How a combination of Autodesk 3D modelling software, FARO laser scanning and the SIRIUS Pro UAV enables smarter infrastructure decisions.
Most large infrastructure projects go to tender without accurate information of the existing site. Surveying as built or green acre sites is traditionally a lengthy and expensive process that takes weeks and sometimes months to complete, depending on the size of the project.
Utilising the latest in scanning, aerial mapping and 3D visualisation and modelling software, businesses are able to save significant time and money, sending optimised designs to tender with the most accurate real-world data at their fingertips.
“3D documentation solutions are now at a price point and useability level that make them a viable option for a huge range of applications where they would never traditionally have been used,” explained Position Partners Scanning Product Manager, Heath Low.
“When the technology was first introduced it was so expensive and complex that only large companies with specific expertise were realistically able to use it. Now, with hardware available at a similar price of a total station, it is accessible for contract surveyors, engineers, architects and construction professionals, to name just a few,” he added.
A case study conducted for one of Australia’s Tier One contractors involved surveying an existing rail corridor using the SIRIUS Pro Unmanned Aerial System (UAS) for aerial mapping, the FARO X130 terrestrial laser scanner and a range of Autodesk infrastructure software solutions.
“Our aim was to prove that a two week job could be completed in a single day,” explained Autodesk Infrastructure Product Specialist, Brett Casson. “Position Partners is now uniquely capable of offering a complete end-to-end solution for Building Information Modelling (BIM) and 3D documentation, through a combination of scanning and mapping hardware and Autodesk software.”
Autodesk InfraWorks 360 was used to create a conceptual 3D model of the surrounding area in order to visualise the project location. “We used the Autodesk Cloud to build a model of the southern area of Perth, drawing on available topography, maps and aerial imagery,” Mr Casson added.
“By completing sections of 150 square kilometres at a time and stitching them together, we were able to set the context with an impressive 3D model and fly-through of the area surrounding the railway line.”
An aerial survey was then conducted using the SIRIUS Pro. Unlike most UAS that require the use of ground control points – the set out of which often takes 50% of the project time – the SIRIUS Pro uses high accuracy GNSS positioning to locate the aircraft to within +/- 10 millimetres.
Following the aerial survey, a FARO laser scanner was used to model specific locations in a 500 metre by 200 metre section of the railway line.
“We used Autodesk’s Civil3D package to create a Digital Terrain Model (DTM) from the UAV data,” Mr Casson explained. “The FARO scanning data was processed in an hour using Autodesk ReCap Pro, with all the point cloud data registered and positioned relative to the UAV data.”
Autodesk’s InfraWorks 360 software enabled the two data sets to be aggregated, in order to present a complete 3D data set that could be used for preliminary design work. The model could be shared with all stakeholders using the Cloud, with a virtual tour and high resolution site imagery available from the FARO scanner using Autodesk ReCap 360.

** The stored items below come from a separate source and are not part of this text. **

Background: an optimization exercise with open tools, aiming at small area, a short achievable clock period and few clock cycles. Do not read the settings as production practice.
The RTL was checked by simulation tests, not by an equivalence proof against the original design.
No activity file was given, so power comes from the tool's default toggle rates.

==> design/flow/design.v <==
module saes_sbox (
    input  wire [3:0] x,
    output reg  [3:0] y
);
    always @(*) begin
        case (x)
            4'h0: y = 4'h9; 4'h1: y = 4'h4; 4'h2: y = 4'hA; 4'h3: y = 4'hB;
            4'h4: y = 4'hD; 4'h5: y = 4'h1; 4'h6: y = 4'h8; 4'h7: y = 4'h5;
            4'h8: y = 4'h6; 4'h9: y = 4'h2; 4'hA: y = 4'h0; 4'hB: y = 4'h3;
            4'hC: y = 4'hC; 4'hD: y = 4'hE; 4'hE: y = 4'hF; default: y = 4'h7;
        endcase
    end
endmodule
module saes_isbox (
    input  wire [3:0] x,
    output reg  [3:0] y
);
    always @(*) begin
        case (x)
            4'h0: y = 4'hA; 4'h1: y = 4'h5; 4'h2: y = 4'h9; 4'h3: y = 4'hB;
            4'h4: y = 4'h1; 4'h5: y = 4'h7; 4'h6: y = 4'h8; 4'h7: y = 4'hF;
            4'h8: y = 4'h6; 4'h9: y = 4'h0; 4'hA: y = 4'h2; 4'hB: y = 4'h3;
            4'hC: y = 4'hC; 4'hD: y = 4'h4; 4'hE: y = 4'hD; default: y = 4'hE;
        endcase
    end
endmodule
module saes_sbox1 (
    input  wire       m,
    input  wire [3:0] x,
    output reg  [3:0] y
);
    always @(*) begin
        case ({m, x})
            5'h00: y = 4'h9; 5'h01: y = 4'h4; 5'h02: y = 4'hA; 5'h03: y = 4'hB;
            5'h04: y = 4'hD; 5'h05: y = 4'h1; 5'h06: y = 4'h8; 5'h07: y = 4'h5;
            5'h08: y = 4'h6; 5'h09: y = 4'h2; 5'h0A: y = 4'h0; 5'h0B: y = 4'h3;
            5'h0C: y = 4'hC; 5'h0D: y = 4'hE; 5'h0E: y = 4'hF; 5'h0F: y = 4'h7;
            5'h10: y = 4'h5; 5'h11: y = 4'hB; 5'h12: y = 4'hD; 5'h13: y = 4'hC;
            5'h14: y = 4'h9; 5'h15: y = 4'hA; 5'h16: y = 4'h4; 5'h17: y = 4'hE;
            5'h18: y = 4'h3; 5'h19: y = 4'h0; 5'h1A: y = 4'h1; 5'h1B: y = 4'h8;
            5'h1C: y = 4'h6; 5'h1D: y = 4'h2; 5'h1E: y = 4'hF; default: y = 4'h7;
        endcase
    end
endmodule
module saes_sbox2 (
    input  wire       m,
    input  wire [3:0] x,
    output reg  [3:0] y
);
    always @(*) begin
        case ({m, x})
            5'h00: y = 4'h9; 5'h01: y = 4'h4; 5'h02: y = 4'hA; 5'h03: y = 4'hB;
            5'h04: y = 4'hD; 5'h05: y = 4'h1; 5'h06: y = 4'h8; 5'h07: y = 4'h5;
            5'h08: y = 4'h6; 5'h09: y = 4'h2; 5'h0A: y = 4'h0; 5'h0B: y = 4'h3;
            5'h0C: y = 4'hC; 5'h0D: y = 4'hE; 5'h0E: y = 4'hF; 5'h0F: y = 4'h7;
            5'h10: y = 4'hA; 5'h11: y = 4'h5; 5'h12: y = 4'h9; 5'h13: y = 4'hB;
            5'h14: y = 4'h1; 5'h15: y = 4'h7; 5'h16: y = 4'h8; 5'h17: y = 4'hF;
            5'h18: y = 4'h6; 5'h19: y = 4'h0; 5'h1A: y = 4'h2; 5'h1B: y = 4'h3;
            5'h1C: y = 4'hC; 5'h1D: y = 4'h4; 5'h1E: y = 4'hD; default: y = 4'hE;
        endcase
    end
endmodule
module saes_gmul (
    input  wire [3:0] a,
    input  wire [3:0] b,
    output wire [3:0] p
);
    wire [3:0] a0 = a;
    wire [3:0] a1 = {a0[2:0], 1'b0} ^ {2'b00, a0[3], a0[3]};
    wire [3:0] a2 = {a1[2:0], 1'b0} ^ {2'b00, a1[3], a1[3]};
    wire [3:0] a3 = {a2[2:0], 1'b0} ^ {2'b00, a2[3], a2[3]};
    assign p = ({4{b[0]}} & a0) ^ ({4{b[1]}} & a1) ^
               ({4{b[2]}} & a2) ^ ({4{b[3]}} & a3);
endmodule
module saes_mul4 (
    input  wire [3:0] a,
    output wire [3:0] p
);
    assign p = {a[1], a[0] ^ a[3], a[2] ^ a[3], a[2]};
endmodule
module saes_mul9 (
    input  wire [3:0] a,
    output wire [3:0] p
);
    assign p = {a[0], a[3], a[2], a[1] ^ a[0]};
endmodule
module saes_mix_col (
    input  wire [15:0] x,
    output wire [15:0] y
);
    wire [3:0] a4, b4, c4, d4;
    saes_mul4 m_a (.a(x[15:12]), .p(a4));
    saes_mul4 m_b (.a(x[11:8]),  .p(b4));
    saes_mul4 m_c (.a(x[7:4]),   .p(c4));
    saes_mul4 m_d (.a(x[3:0]),   .p(d4));
    assign y = {x[15:12] ^ c4, x[11:8] ^ d4, a4 ^ x[7:4], b4 ^ x[3:0]};
endmodule
module saes_mul9_16 (
    input  wire [15:0] x,
    output wire [15:0] y
);
    saes_mul9 m3 (.a(x[15:12]), .p(y[15:12]));
    saes_mul9 m2 (.a(x[11:8]),  .p(y[11:8]));
    saes_mul9 m1 (.a(x[7:4]),   .p(y[7:4]));
    saes_mul9 m0 (.a(x[3:0]),   .p(y[3:0]));
endmodule
module saes_keyexp (
    input  wire [15:0] key,
    output wire [15:0] rk0,
    output wire [15:0] rk1,
    output wire [15:0] rk2
);
    wire [7:0] w0 = key[15:8];
    wire [7:0] w1 = key[7:0];
    wire [7:0] t1, t2;
    wire [7:0] w2, w3, w4, w5;
    saes_sbox s1h (.x(w1[3:0]), .y(t1[7:4]));
    saes_sbox s1l (.x(w1[7:4]), .y(t1[3:0]));
    assign w2 = w0 ^ t1 ^ 8'h80;
    assign w3 = w1 ^ w2;
    saes_sbox s2h (.x(w3[3:0]), .y(t2[7:4]));
    saes_sbox s2l (.x(w3[7:4]), .y(t2[3:0]));
    assign w4 = w2 ^ t2 ^ 8'h30;
    assign w5 = w3 ^ w4;
    assign rk0 = {w0, w1};
    assign rk1 = {w2, w3};
    assign rk2 = {w4, w5};
endmodule
module saes_stage (
    input  wire        m,
    input  wire [15:0] x,
    input  wire [15:0] key,
    output wire [15:0] y,
    output wire [15:0] mid
);
    wire [15:0] r0, r1, r2, r1m, r1i;
    saes_keyexp u_kx (.key(key), .rk0(r0), .rk1(r1), .rk2(r2));
    saes_mix_col u_mk (.x(r1), .y(r1m));
    saes_mul9_16 u_m9 (.x(r1m), .y(r1i));
    wire [15:0] ka = m ? r2 : r0;
    wire [15:0] kb = m ? r1i : r1;
    wire [15:0] kc = m ? r0 : r2;
    wire [15:0] a  = x ^ ka;
    wire [15:0] as = {a[15:8], a[3:0], a[7:4]};
    wire [15:0] b, bm, c, cs, d;
    saes_sbox1 b3 (.m(m), .x(as[15:12]), .y(b[15:12]));
    saes_sbox1 b2 (.m(m), .x(as[11:8]),  .y(b[11:8]));
    saes_sbox1 b1 (.m(m), .x(as[7:4]),   .y(b[7:4]));
    saes_sbox1 b0 (.m(m), .x(as[3:0]),   .y(b[3:0]));
    saes_mix_col u_mc (.x(b), .y(bm));
    assign c  = bm ^ kb;
    assign cs = {c[15:8], c[3:0], c[7:4]};
    saes_sbox2 d3 (.m(m), .x(cs[15:12]), .y(d[15:12]));
    saes_sbox2 d2 (.m(m), .x(cs[11:8]),  .y(d[11:8]));
    saes_sbox2 d1 (.m(m), .x(cs[7:4]),   .y(d[7:4]));
    saes_sbox2 d0 (.m(m), .x(cs[3:0]),   .y(d[3:0]));
    assign y   = d ^ kc;
    assign mid = c;
endmodule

“The client was extremely impressed with the outcome and the fact that a solution provider and software giant such as Position Partners and Autodesk were able to deliver complete end-to-end demonstration and data delivery,” Mr Casson explained.
Putting the pieces together and delivering a complete solution is the key for most applications, explained Mr Low: “Rarely will a single piece of hardware or software deliver all the information or data that a customer is looking for,” he said.
“A laser scanner is great for creating point clouds of small to medium sized indoor and outdoor areas, whilst an UAS is ideal to map large areas from the air, accurately and quickly. But how you actually manipulate and use the data these systems produce and integrate it into meaningful results is something many users are uncertain of; that’s where we feel Position Partners can help as we offer the tools and the ability to connect them together for a customer’s application.”
The widespread use of 3D documentation tools is set to continue, Mr Low explains, with the introduction of even more versatile and cost effective hardware becoming readily available in the near future.
“New handheld laser scanners that deliver 0.5 millimetre accuracy to distances of 10 metres will open up the technology to new applications and fill the gap of scanning tight spaces and hard to reach areas,” he said.
As hardware and software becomes increasingly intuitive and seamless to connect, more and more professionals will begin to integrate it into their work practices. “Architects, for example, would never have thought to adopt scanning ten years ago, but with the new handheld system they could add a 3D model of a specific piece of furniture to their design, or create a full building model of an existing structure before designing extensions or remodelling work.”
“Laser scanning from manufacturers such as FARO is disruptive technology,” Mr Casson adds. “It creates a new workflow and makes inaccessible data accessible for a wider audience.”
The next frontier, Mr Low and Mr Casson agree, is the link to underground mapping via Ground Penetrating Radar. “We need to see better collaboration between the location technology and the modelling technology so that we can better integrate the data of overground and underground assets,” Mr Casson said.
“It won’t be long before we can spatially model and locate all objects, no matter how large or small.”